Despite the production curtailments by OPEC through the latest agreement, Mr Sylva assured that all planned industry development projects would progress after the termination of the OPEC/Non-OPEC adjustments in April 2020.
The OPEC deal
In line with the agreement reached in the early hours of Friday, the group resolved to cut a minimum of 10 million barrels of crude oil production from its production in an attempt to strengthen the oil market and halt the unprecedented decline in crude oil prices as a result of the impact of the deadly Coronavirus pandemic.
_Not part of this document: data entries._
<file path="config.mk">
export PLATFORM = sky130hd
export DESIGN_NAME = rv_fetch_top
export DESIGN_NICKNAME = d
export VERILOG_FILES = /design/src/hw/rv_fetch_pkg.sv /design/src/hw/rv_pred_if.sv /design/src/hw/rv_btb.sv /design/src/hw/rv_ras.sv /design/src/hw/rv_pc_sel.sv /design/src/hw/rv_pipe_reg.sv /design/src/hw/rv_stage_pc.sv /design/src/hw/rv_fetch_top.sv
export SDC_FILE = /design/constraint.sdc
export NUM_CORES = 1
export LEC_CHECK = 0
export BUFFER_PORTS_ARGS = -buffer_cell sky130_fd_sc_hd__buf_4
export CAP_MARGIN = 20
export CORE_MARGIN = 4
export CORE_UTILIZATION = 46
export CTS_CLUSTER_SIZE = 14
export DETAILED_ROUTE_END_ITERATION = 16
export GPL_TIMING_DRIVEN = 0
export SYNTH_ARGS = -nofsm -noshare
export SYNTH_HDL_FRONTEND = slang
export SYNTH_SLANG_ARGS = --single-unit
</file>
<file path="constraint.sdc">
create_clock -name clk -period 11.35 [get_ports clk]
set_input_delay 2.27 -clock clk [delete_from_list [all_inputs] [get_ports clk]]
set_output_delay 2.27 -clock clk [all_outputs]
set_load 0.1 [all_outputs]
</file>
In the communique issued at the end of the 9th (Extraordinary) OPEC and non-OPEC Ministerial meeting, its Chairman, Abdul Aziz Bin Salman, said embers resolved to adjust downwards their overall crude oil production by 10 million barrels per beginning from May 1, 2020, for an initial period of two months till June 30 2020.
Mr Salman, who is also Saudi Arabia’s Minister of Energy, said part of the resolution at the meeting was for members to also cut about eight million barrels per day subsequently for the period of six months, between July 1, 2020, December 31, 2020.
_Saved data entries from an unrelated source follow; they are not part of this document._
--- src/source/mt_params.svh ---
////////////////////////////////////////////////////////////////////////////
// TM03/TU77 formatter constants: widths, register map, function codes
// and status/error bit positions, included by every file that needs them
////////////////////////////////////////////////////////////////////////////

`ifndef MT_PARAMS_SVH
`define MT_PARAMS_SVH

// Field widths
`define MT_REG_W        16              // Massbus register word
`define MT_SEL_W        5               // Register select
`define MT_FUN_W        5               // CS1 function field
`define MT_POS_W        16              // Tape position counter
`define MT_UNIT_W       3               // Massbus unit number

`define MT_UNIT         3'd0            // This formatter's unit

// Register addresses
`define MT_REG_CS1      5'o00           // Control/status
`define MT_REG_DS       5'o01           // Drive status
`define MT_REG_ER       5'o02           // Error
`define MT_REG_MR       5'o03           // Maintenance
`define MT_REG_AS       5'o04           // Attention summary
`define MT_REG_FC       5'o05           // Frame count
`define MT_REG_DT       5'o06           // Drive type
`define MT_REG_CC       5'o07           // Check character
`define MT_REG_SN       5'o10           // Serial number
`define MT_REG_TC       5'o11           // Tape control, highest valid

// Function codes, TM03 encoding
`define MT_FUN_DRVCLR   5'o04
`define MT_FUN_PRESET   5'o10
`define MT_FUN_ERASE    5'o12
`define MT_FUN_WRTM     5'o13
`define MT_FUN_SPCFWD   5'o14
`define MT_FUN_SPCREV   5'o15

// Drive status bits
`define MT_DS_ATA       15
`define MT_DS_ERR       14
`define MT_DS_PIP       13
`define MT_DS_MOL       12
`define MT_DS_WRL       11
`define MT_DS_DRY       7
`define MT_DS_BOT       1

// Error register bits
`define MT_ER_UNS       14
`define MT_ER_NEF       11
`define MT_ER_RMR       2
`define MT_ER_ILR       1
`define MT_ER_ILF       0

// Identity and preset values
`define MT_DRV_TYPE     16'o046054      // TAP, DRQ, SPR, TU77
`define MT_DRV_SN       16'h0023        // BCD serial number
`define MT_TC_PRESET    16'o002000      // 1600 bpi, all else clear

`endif

--- src/source/mtPkg.sv ---
////////////////////////////////////////////////////////////////////////////
// Types shared by the tape controller modules and interfaces
////////////////////////////////////////////////////////////////////////////

`include "mt_params.svh"

package mtPkg;

   typedef logic [`MT_REG_W-1:0] mtReg_t;      // One register word
   typedef logic [`MT_SEL_W-1:0] mtRegSel_t;   // Register address
   typedef logic [`MT_FUN_W-1:0] mtFun_t;      // Function code
   typedef logic [`MT_POS_W-1:0] mtPos_t;      // Frames from BOT

   // Error set strobes, one cycle each
   typedef struct packed {
      logic uns;                                // Unsafe
      logic nef;                                // Non-executable function
      logic rmr;                                // Register modify refused
      logic ilr;                                // Illegal register
      logic ilf;                                // Illegal function
   } mtErrSet_t;

endpackage

--- src/source/mtBuses.sv ---
////////////////////////////////////////////////////////////////////////////
// Internal buses: decoder to register file, register file to sequencer
////////////////////////////////////////////////////////////////////////////

// Decoder strobes into the register file
interface mtRegBus;
   import mtPkg::*;

   logic      wrFc;                             // Frame count write
   logic      wrTc;                             // Tape control write
   logic      wrMr;                             // Maintenance write
   logic      clrAttn;                          // AS write with our bit set
   logic      drvClr;                           // Drive clear function
   logic      preset;                           // Read-in preset function
   logic      space;                            // Accepted space command
   logic      reverse;                          // Direction, valid with space
   mtErrSet_t errSet;                           // Error set strobes
   logic      cmdDone;                          // Immediate function done
   mtReg_t    wrData;                           // Write data
   logic      ready;                            // DRY back to the decoder
   logic      atBot;
   logic      fcZero;

   modport decode (
      output wrFc, wrTc, wrMr, clrAttn, drvClr, preset, space, reverse,
      output errSet, cmdDone, wrData,
      input  ready, atBot, fcZero
   );

   modport regs (
      input  wrFc, wrTc, wrMr, clrAttn, drvClr, preset, space, reverse,
      input  errSet, cmdDone, wrData,
      output ready, atBot, fcZero
   );

endinterface

// Frame count and motion handshake
interface mtMotionBus;
   import mtPkg::*;

   logic   start;                               // Begin spacing, one pulse
   logic   reverse;                             // Sampled with start
   mtReg_t fc;                                  // Current frame count
   logic   drvClr;                              // Abort motion
   logic   busy;                                // Spacing in progress
   logic   incFc;                               // One frame moved
   logic   done;                                // Last frame moved
   logic   atBot;                               // Position is zero

   modport regs (
      output start, reverse, fc, drvClr,
      input  busy, incFc, done, atBot
   );

   modport seq (
      input  start, reverse, fc, drvClr,
      output busy, incFc, done, atBot
   );

endinterface

--- src/source/mtCommandDecode.sv ---
////////////////////////////////////////////////////////////////////////////
// Massbus write and GO decoder: register strobes, commands, error sets
////////////////////////////////////////////////////////////////////////////

`include "mt_params.svh"

module mtCommandDecode (
   input  logic                  clk,
   input  logic                  rst,
   input  logic [`MT_UNIT_W-1:0] unit,
   input  logic                  read,
   input  logic                  write,
   input  logic                  go,
   input  mtPkg::mtRegSel_t      regSel,
   input  mtPkg::mtFun_t         fun,
   input  mtPkg::mtReg_t         dataIn,
   input  logic                  writeLock,
   input  logic                  mediaOnline,
   mtRegBus.decode               bus
);

   logic unitSel;                               // Unit matches ours
   logic wrSel;
   logic goSel;
   logic guardedWr;                             // CS1, FC or TC write
   logic goDly;                                 // GO one cycle late, not DRVCLR
   logic fnDrvClr;
   logic fnPreset;
   logic fnErase;
   logic fnWrtm;
   logic fnSpcFwd;
   logic fnSpcRev;
   logic fnLegal;
   logic nef;

   assign unitSel = (unit == `MT_UNIT);
   assign wrSel   = write & unitSel;
   assign goSel   = go & unitSel;

   ////////////////////////////////////////////////////////////////////////////
   // Register writes
   ////////////////////////////////////////////////////////////////////////////

   // Only MR and AS may change during motion
   assign guardedWr = wrSel & ((regSel == `MT_REG_CS1) |
                               (regSel == `MT_REG_FC)  |
                               (regSel == `MT_REG_TC));

   assign bus.wrFc    = wrSel & (regSel == `MT_REG_FC) & bus.ready;
   assign bus.wrTc    = wrSel & (regSel == `MT_REG_TC) & bus.ready;
   assign bus.wrMr    = wrSel & (regSel == `MT_REG_MR);
   assign bus.clrAttn = wrSel & (regSel == `MT_REG_AS) & dataIn[`MT_UNIT];
   assign bus.wrData  = dataIn;

   ////////////////////////////////////////////////////////////////////////////
   // Function decode
   ////////////////////////////////////////////////////////////////////////////

   assign fnDrvClr = goSel & (fun == `MT_FUN_DRVCLR);
   assign fnPreset = goSel & (fun == `MT_FUN_PRESET);
   assign fnErase  = goSel & (fun == `MT_FUN_ERASE);
   assign fnWrtm   = goSel & (fun == `MT_FUN_WRTM);
   assign fnSpcFwd = goSel & (fun == `MT_FUN_SPCFWD);
   assign fnSpcRev = goSel & (fun == `MT_FUN_SPCREV);

   // Transfer, rewind and unload all fall out as illegal
   assign fnLegal = fnDrvClr | fnPreset | fnErase | fnWrtm | fnSpcFwd | fnSpcRev;

   // Write lock, reverse at BOT, space with nothing to count
   assign nef = ((fnErase | fnWrtm) & writeLock) |
                (fnSpcRev & bus.atBot) |
                ((fnSpcFwd | fnSpcRev) & bus.fcZero);

   assign bus.drvClr  = fnDrvClr;
   assign bus.preset  = fnPreset;
   assign bus.space   = (fnSpcFwd | fnSpcRev) & ~nef & mediaOnline & bus.ready;
   assign bus.reverse = fnSpcRev;
   assign bus.cmdDone = (fnErase | fnWrtm) & ~nef & mediaOnline;  // No tape motion

   // Delayed GO so a preset settles before MOL is judged
   always_ff @(posedge clk)
   begin
      if (rst)
         goDly <= 1'b0;
      else
         goDly <= goSel & (fun != `MT_FUN_DRVCLR);
   end

   ////////////////////////////////////////////////////////////////////////////
   // Error sets
   ////////////////////////////////////////////////////////////////////////////

   assign bus.errSet.uns = goDly & ~mediaOnline;
   assign bus.errSet.nef = nef;
   assign bus.errSet.rmr = guardedWr & ~bus.ready;      // Refused, not stored
   assign bus.errSet.ilr = (read | write) & unitSel & (regSel > `MT_REG_TC);
   assign bus.errSet.ilf = goSel & ~fnLegal;

   // One register strobe per bus cycle
   assert property (@(posedge clk) disable iff (rst)
      $onehot0({bus.wrFc, bus.wrTc, bus.wrMr, bus.clrAttn}));

endmodule

--- src/source/mtRegisterFile.sv ---
////////////////////////////////////////////////////////////////////////////
// FC, TC, MR, ER and attention state, drive status and the read mux
////////////////////////////////////////////////////////////////////////////

`include "mt_params.svh"

module mtRegisterFile (
   input  logic             clk,
   input  logic             rst,
   input  logic             init,
   input  logic             mediaOnline,
   input  logic             writeLock,
   input  mtPkg::mtRegSel_t regSel,
   mtRegBus.regs            bus,
   mtMotionBus.regs         motion,
   output mtPkg::mtReg_t    regData,
   output logic             attn,
   output logic             driveReady
);

   import mtPkg::*;

   mtReg_t fc;                                  // Two's complement frame count
   mtReg_t tc;
   mtReg_t mr;
   mtReg_t er;
   mtReg_t ds;                                  // Built, not stored
   mtReg_t asWord;
   mtReg_t errBits;                             // Error sets in ER layout
   logic   ata;
   logic   clear;                               // Init or drive clear

   assign clear = init | bus.drvClr;

   // Back to the decoder and the sequencer
   assign bus.ready      = ~motion.busy;
   assign bus.atBot      = motion.atBot;
   assign bus.fcZero     = (fc == '0);
   assign motion.start   = bus.space;
   assign motion.reverse = bus.reverse;
   assign motion.fc      = fc;
   assign motion.drvClr  = bus.drvClr;

   ////////////////////////////////////////////////////////////////////////////
   // Stored registers
   ////////////////////////////////////////////////////////////////////////////

   always_ff @(posedge clk)
   begin
      if (rst | clear)
         fc <= '0;
      else if (bus.wrFc)
         fc <= bus.wrData;
      else if (motion.incFc)
         fc <= fc + 1'b1;                       // Counts up toward zero
   end

   // Drive clear leaves TC alone
   always_ff @(posedge clk)
   begin
      if (rst | init)
         tc <= '0;
      else if (bus.preset)
         tc <= `MT_TC_PRESET;
      else if (bus.wrTc)
         tc <= bus.wrData;
   end

   always_ff @(posedge clk)
   begin
      if (rst | init)
         mr <= '0;
      else if (bus.wrMr)
         mr <= bus.wrData;
   end

   always_comb
   begin
      errBits = '0;
      errBits[`MT_ER_UNS] = bus.errSet.uns;
      errBits[`MT_ER_NEF] = bus.errSet.nef;
      errBits[`MT_ER_RMR] = bus.errSet.rmr;
      errBits[`MT_ER_ILR] = bus.errSet.ilr;
      errBits[`MT_ER_ILF] = bus.errSet.ilf;
   end

   always_ff @(posedge clk)
   begin
      if (rst | clear)
         er <= '0;
      else
         er <= er | errBits;                    // Sticky until cleared
   end

   // Attention, set wins over an AS clear
   always_ff @(posedge clk)
   begin
      if (rst | clear)
         ata <= 1'b0;
      else if ((|errBits) | bus.cmdDone | motion.done)
         ata <= 1'b1;
      else if (bus.clrAttn)
         ata <= 1'b0;
   end

   ////////////////////////////////////////////////////////////////////////////
   // Status and reads
   ////////////////////////////////////////////////////////////////////////////

   always_comb
   begin
      ds = '0;
      ds[`MT_DS_ATA] = ata;
      ds[`MT_DS_ERR] = |er;
      ds[`MT_DS_PIP] = motion.busy;
      ds[`MT_DS_MOL] = mediaOnline;
      ds[`MT_DS_WRL] = writeLock;
      ds[`MT_DS_DRY] = ~motion.busy;
      ds[`MT_DS_BOT] = motion.atBot;
      asWord = '0;
      asWord[`MT_UNIT] = ata;                   // Our slot in the summary
   end

   always_comb
   begin
      case (regSel)
         `MT_REG_DS: regData = ds;
         `MT_REG_ER: regData = er;
         `MT_REG_MR: regData = mr;
         `MT_REG_AS: regData = asWord;
         `MT_REG_FC: regData = fc;
         `MT_REG_DT: regData = `MT_DRV_TYPE;
         `MT_REG_SN: regData = `MT_DRV_SN;
         `MT_REG_TC: regData = tc;
         default:    regData = '0;              // CS1, CC, illegal
      endcase
   end

   assign attn       = ata;
   assign driveReady = ~motion.busy;

   // Decoder must hold off FC writes during motion
   assert property (@(posedge clk) disable iff (rst) bus.wrFc |-> !motion.busy);

endmodule

--- src/source/mtMotionSequencer.sv ---
////////////////////////////////////////////////////////////////////////////
// Space sequencer: one frame per clock, tracks tape position and BOT
////////////////////////////////////////////////////////////////////////////

module mtMotionSequencer (
   input logic     clk,
   input logic     rst,
   input logic     init,
   mtMotionBus.seq motion
);

   import mtPkg::*;

   typedef enum logic {
      stIdle,
      stSpace
   } seqState_t;

   seqState_t state;
   logic      dirRev;                           // Latched with start
   mtPos_t    pos;                              // Frames from BOT
   logic      spacing;
   logic      lastFrame;

   assign spacing = (state == stSpace);

   // Next FC is zero, or reverse is about to hit BOT
   assign lastFrame = (motion.fc == '1) | (dirRev & (pos == mtPos_t'(1)));

   always_ff @(posedge clk)
   begin
      if (rst | init)
      begin
         state  <= stIdle;
         dirRev <= 1'b0;
         pos    <= '0;                          // Loaded at BOT
      end
      else if (motion.drvClr)
         state <= stIdle;                       // Abort, tape stays put
      else
      begin
         case (state)
            stIdle:
               if (motion.start)
               begin
                  state  <= stSpace;
                  dirRev <= motion.reverse;
               end
            stSpace:
            begin
               if (dirRev)
                  pos <= pos - 1'b1;
               else
                  pos <= pos + 1'b1;
               if (lastFrame)
                  state <= stIdle;
            end
            default: state <= stIdle;
         endcase
      end
   end

   assign motion.busy  = spacing;
   assign motion.incFc = spacing;               // One frame this cycle
   assign motion.done  = spacing & lastFrame;
   assign motion.atBot = (pos == '0);

   // NEF in the decoder keeps reverse spaces off BOT
   assert property (@(posedge clk) disable iff (rst)
      (spacing && dirRev) |-> (pos != '0));

endmodule

--- src/source/mtTapeCtrl.sv ---
////////////////////////////////////////////////////////////////////////////
// Tape controller top level with Massbus-style register ports
////////////////////////////////////////////////////////////////////////////

`include "mt_params.svh"

module mtTapeCtrl (
   input  logic                  clk,
   input  logic                  rst,
   input  logic                  init,          // Massbus initialize
   input  logic [`MT_UNIT_W-1:0] unit,
   input  logic                  read,
   input  logic                  write,
   input  logic                  go,
   input  mtPkg::mtRegSel_t      regSel,
   input  mtPkg::mtFun_t         fun,
   input  mtPkg::mtReg_t         dataIn,
   input  logic                  writeLock,
   input  logic                  mediaOnline,
   output mtPkg::mtReg_t         regData,
   output logic                  regAck,
   output logic                  attn,
   output logic                  driveReady
);

   mtRegBus    regBus ();
   mtMotionBus motionBus ();

   mtCommandDecode u_mtCommandDecode (
      .clk         (clk),
      .rst         (rst),
      .unit        (unit),
      .read        (read),
      .write       (write),
      .go          (go),
      .regSel      (regSel),
      .fun         (fun),
      .dataIn      (dataIn),
      .writeLock   (writeLock),
      .mediaOnline (mediaOnline),
      .bus         (regBus.decode)
   );

   mtRegisterFile u_mtRegisterFile (
      .clk         (clk),
      .rst         (rst),
      .init        (init),
      .mediaOnline (mediaOnline),
      .writeLock   (writeLock),
      .regSel      (regSel),
      .bus         (regBus.regs),
      .motion      (motionBus.regs),
      .regData     (regData),
      .attn        (attn),
      .driveReady  (driveReady)
   );

   mtMotionSequencer u_mtMotionSequencer (
      .clk         (clk),
      .rst         (rst),
      .init        (init),
      .motion      (motionBus.seq)
   );

   // Valid selects on our unit
   assign regAck = (unit == `MT_UNIT) & (regSel <= `MT_REG_TC);

endmodule

--- config.mk ---
export PLATFORM = sky130hd
export DESIGN_NAME = mtTapeCtrl
export DESIGN_NICKNAME = d
export VERILOG_FILES = /design/src/source/mtPkg.sv /design/src/source/mtBuses.sv /design/src/source/mtCommandDecode.sv /design/src/source/mtRegisterFile.sv /design/src/source/mtMotionSequencer.sv /design/src/source/mtTapeCtrl.sv
export VERILOG_INCLUDE_DIRS = /design/src /design/src/source
export SDC_FILE = /design/constraint.sdc
export NUM_CORES = 1
export LEC_CHECK = 0
export ABC_AREA = 0
export BUFFER_PORTS_ARGS = -buffer_cell sky130_fd_sc_hd__buf_2
export CAP_MARGIN = 20
export CORE_MARGIN = 2
export CORE_UTILIZATION = 40
export CTS_CLUSTER_DIAMETER = 60
export DETAILED_ROUTE_END_ITERATION = 8
export PLACE_DENSITY = 0.58
export SLEW_MARGIN = 15
export SYNTH_ARGS = -nofsm -noshare
export SYNTH_HDL_FRONTEND = slang
export SYNTH_SLANG_ARGS = --single-unit
--- constraint.sdc ---
create_clock -name clk -period 5 [get_ports clk]
set_input_delay 0.25 -clock clk [delete_from_list [all_inputs] [get_ports clk]]
set_output_delay 0.25 -clock clk [all_outputs]
set_load 0.005 [all_outputs]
He said that would be followed by another cut of six million barrels per day for the next 16 months, between January 1, 2021, and April 30, 2022.
While OPEC and non-OPEC oil producing countries reaffirmed their commitment to the Declaration of Cooperation to achieve and sustain a stable oil market, he said they also resolved to uphold their mutual interest towards the efficient, economic, and secure supply to consumers, and a fair return on invested capital.
The Framework of the Declaration of Cooperation was signed on December 10, 2016, and further endorsed in subsequent meetings culminating in Charter of Cooperation signed on July 2, 2019, to cooperate towards a stable global oil market.
The baseline for the calculation of the adjustments, the OPEC Chairman clarified, was taken to be the oil production quotas of October 2018.
The group agreed that Saudi Arabia and Russia, the two powerful producers that stirred the recent global oil war, were the only exceptions, with both agreeing to cut about 5.5 million barrels each from their daily production.
The agreement would be subject to a review during the December 2021 meeting of the Joint Ministerial Monitoring Committee (JMMC) charged with the responsibility of monitoring the impact of the decision.